Dr Klier’s engagement is a key part of Arabesque’s growth strategy, as the company expands its services to meet rapidly increasing demand for sustainability and AI technology solutions in financial markets.

He will lead the expansion of Arabesque S-Ray’s ESG data, advisory and research services worldwide, alongside bringing to market innovative new tools for capturing, analysing and reporting sustainability data.

He will also be scaling up Arabesque’s global group business, as it looks to shape the industry of sustainability through its investment solutions, AI and financial technology expertise.

Speaking about today’s announcement, Dr Daniel Klier, Arabesque S-Ray’s incoming CEO and President of the Arabesque Group, said:

“Finance is entering one of the most profound decades of change in its history, with sustainability and technology driving transformation of the global marketplace.”

“Arabesque is uniquely positioned to lead this major transition, combining cutting-edge AI applications, market-leading data assets and ESG investment propositions.”

“I am excited to be joining an incredible team that is supported by a world-class board of sustainability experts, together with some of Europe’s largest financial institutions as shareholders, and look forward to driving Arabesque forward as a pioneer in sustainability.”

Established in 2013, Arabesque is a leading provider of technology solutions for sustainable finance, with three integrated businesses offering ESG investment strategies, data and insights for financial decision-making, and AI investment technology.

Arabesque S-Ray has strategic partnerships with shareholders including Allianz X, Commerz Real AG, DWS Group, Helaba Digital, and the German federal state of Hessen. In 2020, it was announced that DWS had taken a minority stake in Arabesque AI.

Daniel joined HSBC in 2013 as Group Head of Strategy in London, where he oversaw the development of HSBC’s global strategy, capital allocation, and the implementation of the Group’s strategic projects.

Since 2017, he has led HSBC Group’s efforts to become a global leader in sustainability, as Global Head of Sustainable Finance, covering the Group’s business activities around climate change and other ESG-related topics, climate risk management and stakeholder engagement, resulting in numerous industry awards. He has also chaired various influential groups on sustainable finance, including the Bank of England Climate Risk working group, the Institute of International Finance (IIF) Sustainable Finance working group, and the UK Finance Sustainability Committee.

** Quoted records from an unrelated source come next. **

<file path="src/rtl/veggie_pkg.sv">
// Shared screen geometry, command opcodes and FSM states
// for the frame drawing engine.
package veggie_pkg;

    localparam int SCREEN_W = 640;
    localparam int SCREEN_H = 480;
    localparam int FB_DEPTH = SCREEN_W * SCREEN_H;

    localparam logic [7:0] TRANSPARENT = 8'hE3;

    typedef enum logic [1:0] {
        OP_CLEAR  = 2'd0,
        OP_FILL   = 2'd1,
        OP_SPRITE = 2'd2,
        OP_NOP    = 2'd3
    } draw_op_t;

    typedef enum logic [2:0] {
        S_IDLE,
        S_CLEAR,
        S_FILL,
        S_SPRITE,
        S_DRAIN,
        S_DONE
    } draw_state_t;

    // y * SCREEN_W built from shifts: 640 = 512 + 128
    function automatic logic [18:0] row_base(input logic [9:0] y);
        return ({9'b0, y} << 9) + ({9'b0, y} << 7);
    endfunction

endpackage

</file>
<file path="src/rtl/frame_drawer_if.sv">
// Command, sprite ROM and frame buffer write port bundle
// between the host block and the drawing engine.
interface frame_drawer_if;
    import veggie_pkg::*;

    logic        cmd_valid;
    logic        cmd_ready;
    draw_op_t    cmd_op;
    logic [9:0]  cmd_x;
    logic [9:0]  cmd_y;
    logic [9:0]  cmd_w;
    logic [9:0]  cmd_h;
    logic [7:0]  cmd_color;
    logic [15:0] cmd_sprite_base;
    logic [15:0] sprite_rdAddress;
    logic [7:0]  sprite_data;
    logic [18:0] frame_wrAddress;
    logic [7:0]  frame_input;
    logic        frame_we;
    logic        busy;
    logic        done;

    modport master (
        output cmd_valid, cmd_op, cmd_x, cmd_y, cmd_w, cmd_h,
        output cmd_color, cmd_sprite_base, sprite_data,
        input  cmd_ready, sprite_rdAddress,
        input  frame_wrAddress, frame_input, frame_we, busy, done
    );

    modport slave (
        input  cmd_valid, cmd_op, cmd_x, cmd_y, cmd_w, cmd_h,
        input  cmd_color, cmd_sprite_base, sprite_data,
        output cmd_ready, sprite_rdAddress,
        output frame_wrAddress, frame_input, frame_we, busy, done
    );

endinterface

</file>
<file path="src/rtl/rect_scanner.sv">
// Row-major rectangle walker: column/row counters, incremental
// frame and sprite addresses, and the off-screen clip flag.
module rect_scanner
    import veggie_pkg::*;
(
    input  logic        clk,
    input  logic        rst,
    input  logic        load,
    input  logic        step,
    input  logic [9:0]  x,
    input  logic [9:0]  y,
    input  logic [9:0]  w,
    input  logic [9:0]  h,
    input  logic [15:0] base,
    output logic [18:0] addr,
    output logic [18:0] addr_nxt,
    output logic [15:0] saddr,
    output logic        clip,
    output logic        clip_nxt,
    output logic        last
);

    logic [10:0] col, row, x0, xend, yend;
    logic [10:0] col_n, row_n, x0_n, xend_n, yend_n;
    logic [18:0] rbase, rbase_n;
    logic [15:0] saddr_n;
    logic        wrap;

    assign wrap = (col == xend);
    assign last = wrap && (row == yend);

    always_comb begin
        col_n    = col;
        row_n    = row;
        x0_n     = x0;
        xend_n   = xend;
        yend_n   = yend;
        rbase_n  = rbase;
        addr_nxt = addr;
        saddr_n  = saddr;
        if (load) begin
            col_n    = {1'b0, x};
            row_n    = {1'b0, y};
            x0_n     = {1'b0, x};
            xend_n   = {1'b0, x} + {1'b0, w} - 11'd1;
            yend_n   = {1'b0, y} + {1'b0, h} - 11'd1;
            rbase_n  = row_base(y);
            addr_nxt = rbase_n + {9'b0, x};
            saddr_n  = base;
        end else if (step) begin
            saddr_n = saddr + 16'd1;
            if (wrap) begin
                col_n    = x0;
                row_n    = row + 11'd1;
                rbase_n  = rbase + 19'(SCREEN_W);
                addr_nxt = rbase_n + {8'b0, x0};
            end else begin
                col_n    = col + 11'd1;
                addr_nxt = addr + 19'd1;
            end
        end
        clip_nxt = (col_n >= 11'(SCREEN_W)) || (row_n >= 11'(SCREEN_H));
    end

    always_ff @(posedge clk or posedge rst) begin
        if (rst) begin
            col   <= '0;
            row   <= '0;
            x0    <= '0;
            xend  <= '0;
            yend  <= '0;
            rbase <= '0;
            addr  <= '0;
            saddr <= '0;
            clip  <= 1'b0;
        end else begin
            col   <= col_n;
            row   <= row_n;
            x0    <= x0_n;
            xend  <= xend_n;
            yend  <= yend_n;
            rbase <= rbase_n;
            addr  <= addr_nxt;
            saddr <= saddr_n;
            clip  <= clip_nxt;
        end
    end

endmodule

</file>
<file path="src/rtl/frame_drawer.sv">
// Drawing engine: turns clear/fill/sprite commands into a
// stream of single-pixel frame buffer writes.
module frame_drawer
    import veggie_pkg::*;
(
    input  logic           Clk,
    input  logic           Reset,
    frame_drawer_if.slave  bus
);

    draw_state_t state, state_d;
    logic        accept, load, step, degenerate, is_clear;
    logic [9:0]  sx, sy, sw, sh;
    logic [18:0] addr, addr_nxt;
    logic [15:0] saddr;
    logic        clip, clip_nxt, last;
    logic [7:0]  color;
    logic        we_d;
    logic [18:0] wa_d;
    logic [7:0]  px_d;

    assign accept     = bus.cmd_valid && bus.cmd_ready;
    assign degenerate = (bus.cmd_w == 10'd0) || (bus.cmd_h == 10'd0);
    assign is_clear   = (bus.cmd_op == OP_CLEAR);

    // CLEAR is the full-screen rectangle, giving ascending addresses
    assign sx = is_clear ? 10'd0 : bus.cmd_x;
    assign sy = is_clear ? 10'd0 : bus.cmd_y;
    assign sw = is_clear ? 10'(SCREEN_W) : bus.cmd_w;
    assign sh = is_clear ? 10'(SCREEN_H) : bus.cmd_h;

    assign load = accept &&
                  (state_d inside {S_CLEAR, S_FILL, S_SPRITE});
    assign step = (state inside {S_CLEAR, S_FILL, S_SPRITE}) && !last;

    assign bus.sprite_rdAddress = saddr;

    rect_scanner u_scan (
        .clk      (Clk),
        .rst      (Reset),
        .load     (load),
        .step     (step),
        .x        (sx),
        .y        (sy),
        .w        (sw),
        .h        (sh),
        .base     (bus.cmd_sprite_base),
        .addr     (addr),
        .addr_nxt (addr_nxt),
        .saddr    (saddr),
        .clip     (clip),
        .clip_nxt (clip_nxt),
        .last     (last)
    );

    always_ff @(posedge Clk or posedge Reset) begin
        if (Reset) state <= S_IDLE;
        else       state <= state_d;
    end

    always_comb begin
        state_d = state;
        unique case (state)
            S_IDLE: begin
                if (accept) begin
                    unique case (bus.cmd_op)
                        OP_CLEAR:  state_d = S_CLEAR;
                        OP_FILL:   state_d = degenerate ? S_DONE : S_FILL;
                        OP_SPRITE: state_d = degenerate ? S_DONE : S_SPRITE;
                        default:   state_d = S_DONE;
                    endcase
                end
            end
            S_CLEAR, S_FILL: if (last) state_d = S_DONE;
            S_SPRITE:        if (last) state_d = S_DRAIN;
            S_DRAIN:         state_d = S_DONE;
            default:         state_d = S_IDLE;
        endcase
    end

    // Sprite writes trail the ROM address by one cycle to meet the data
    always_comb begin
        we_d = 1'b0;
        wa_d = bus.frame_wrAddress;
        px_d = bus.frame_input;
        if (state_d == S_CLEAR || state_d == S_FILL) begin
            we_d = !clip_nxt;
            wa_d = addr_nxt;
            px_d = accept ? bus.cmd_color : color;
        end else if (state == S_SPRITE) begin
            we_d = !clip && (bus.sprite_data != TRANSPARENT);
            wa_d = addr;
            px_d = bus.sprite_data;
        end
    end

    always_ff @(posedge Clk or posedge Reset) begin
        if (Reset) begin
            color               <= '0;
            bus.cmd_ready       <= 1'b1;
            bus.busy            <= 1'b0;
            bus.done            <= 1'b0;
            bus.frame_we        <= 1'b0;
            bus.frame_wrAddress <= '0;
            bus.frame_input     <= '0;
        end else begin
            if (accept) color <= bus.cmd_color;
            bus.cmd_ready       <= (state_d == S_IDLE);
            bus.busy            <= (state_d != S_IDLE);
            bus.done            <= (state_d == S_DONE);
            bus.frame_we        <= we_d;
            bus.frame_wrAddress <= wa_d;
            bus.frame_input     <= px_d;
        end
    end

endmodule

</file>
<file path="src/flat_wrapper.sv">
// flat-port wrapper written by rule: the top's interface ports become plain ports
module frame_drawer_flat import veggie_pkg::*;
  (Clk, Reset, bus_cmd_valid, bus_cmd_op, bus_cmd_x, bus_cmd_y, bus_cmd_w, bus_cmd_h, bus_cmd_color, bus_cmd_sprite_base, bus_sprite_data, bus_cmd_ready, bus_sprite_rdAddress, bus_frame_wrAddress, bus_frame_input, bus_frame_we, bus_busy, bus_done);
  frame_drawer_if bus_i ();
  input  logic Clk;
  input  logic Reset;
  input wire logic [$bits(bus_i.cmd_valid)-1:0] bus_cmd_valid;
  input wire logic [$bits(bus_i.cmd_op)-1:0] bus_cmd_op;
  input wire logic [$bits(bus_i.cmd_x)-1:0] bus_cmd_x;
  input wire logic [$bits(bus_i.cmd_y)-1:0] bus_cmd_y;
  input wire logic [$bits(bus_i.cmd_w)-1:0] bus_cmd_w;
  input wire logic [$bits(bus_i.cmd_h)-1:0] bus_cmd_h;
  input wire logic [$bits(bus_i.cmd_color)-1:0] bus_cmd_color;
  input wire logic [$bits(bus_i.cmd_sprite_base)-1:0] bus_cmd_sprite_base;
  input wire logic [$bits(bus_i.sprite_data)-1:0] bus_sprite_data;
  output wire logic [$bits(bus_i.cmd_ready)-1:0] bus_cmd_ready;
  output wire logic [$bits(bus_i.sprite_rdAddress)-1:0] bus_sprite_rdAddress;
  output wire logic [$bits(bus_i.frame_wrAddress)-1:0] bus_frame_wrAddress;
  output wire logic [$bits(bus_i.frame_input)-1:0] bus_frame_input;
  output wire logic [$bits(bus_i.frame_we)-1:0] bus_frame_we;
  output wire logic [$bits(bus_i.busy)-1:0] bus_busy;
  output wire logic [$bits(bus_i.done)-1:0] bus_done;
  assign bus_i.cmd_valid = bus_cmd_valid;
  assign bus_i.cmd_op = bus_cmd_op;
  assign bus_i.cmd_x = bus_cmd_x;
  assign bus_i.cmd_y = bus_cmd_y;
  assign bus_i.cmd_w = bus_cmd_w;
  assign bus_i.cmd_h = bus_cmd_h;
  assign bus_i.cmd_color = bus_cmd_color;
  assign bus_i.cmd_sprite_base = bus_cmd_sprite_base;
  assign bus_i.sprite_data = bus_sprite_data;
  assign bus_cmd_ready = bus_i.cmd_ready;
  assign bus_sprite_rdAddress = bus_i.sprite_rdAddress;
  assign bus_frame_wrAddress = bus_i.frame_wrAddress;
  assign bus_frame_input = bus_i.frame_input;
  assign bus_frame_we = bus_i.frame_we;
  assign bus_busy = bus_i.busy;
  assign bus_done = bus_i.done;
  frame_drawer u_core (.Clk(Clk), .Reset(Reset), .bus(bus_i));
endmodule
</file>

Prior to joining HSBC, Daniel was a Partner at McKinsey & Company.

Georg Kell, Chairman of the Arabesque Group, and founding Executive Director of the United Nations Global Compact, said:

“Technology is revolutionising sustainable investment, and democratising finance as a force for good to shape a more prosperous future for our society and the planet.”

“I am thrilled to welcome Daniel to Arabesque, and believe that by adding his experience, leadership and vision to the team, we could not be better placed to meet our mission of mainstreaming sustainability across capital markets.”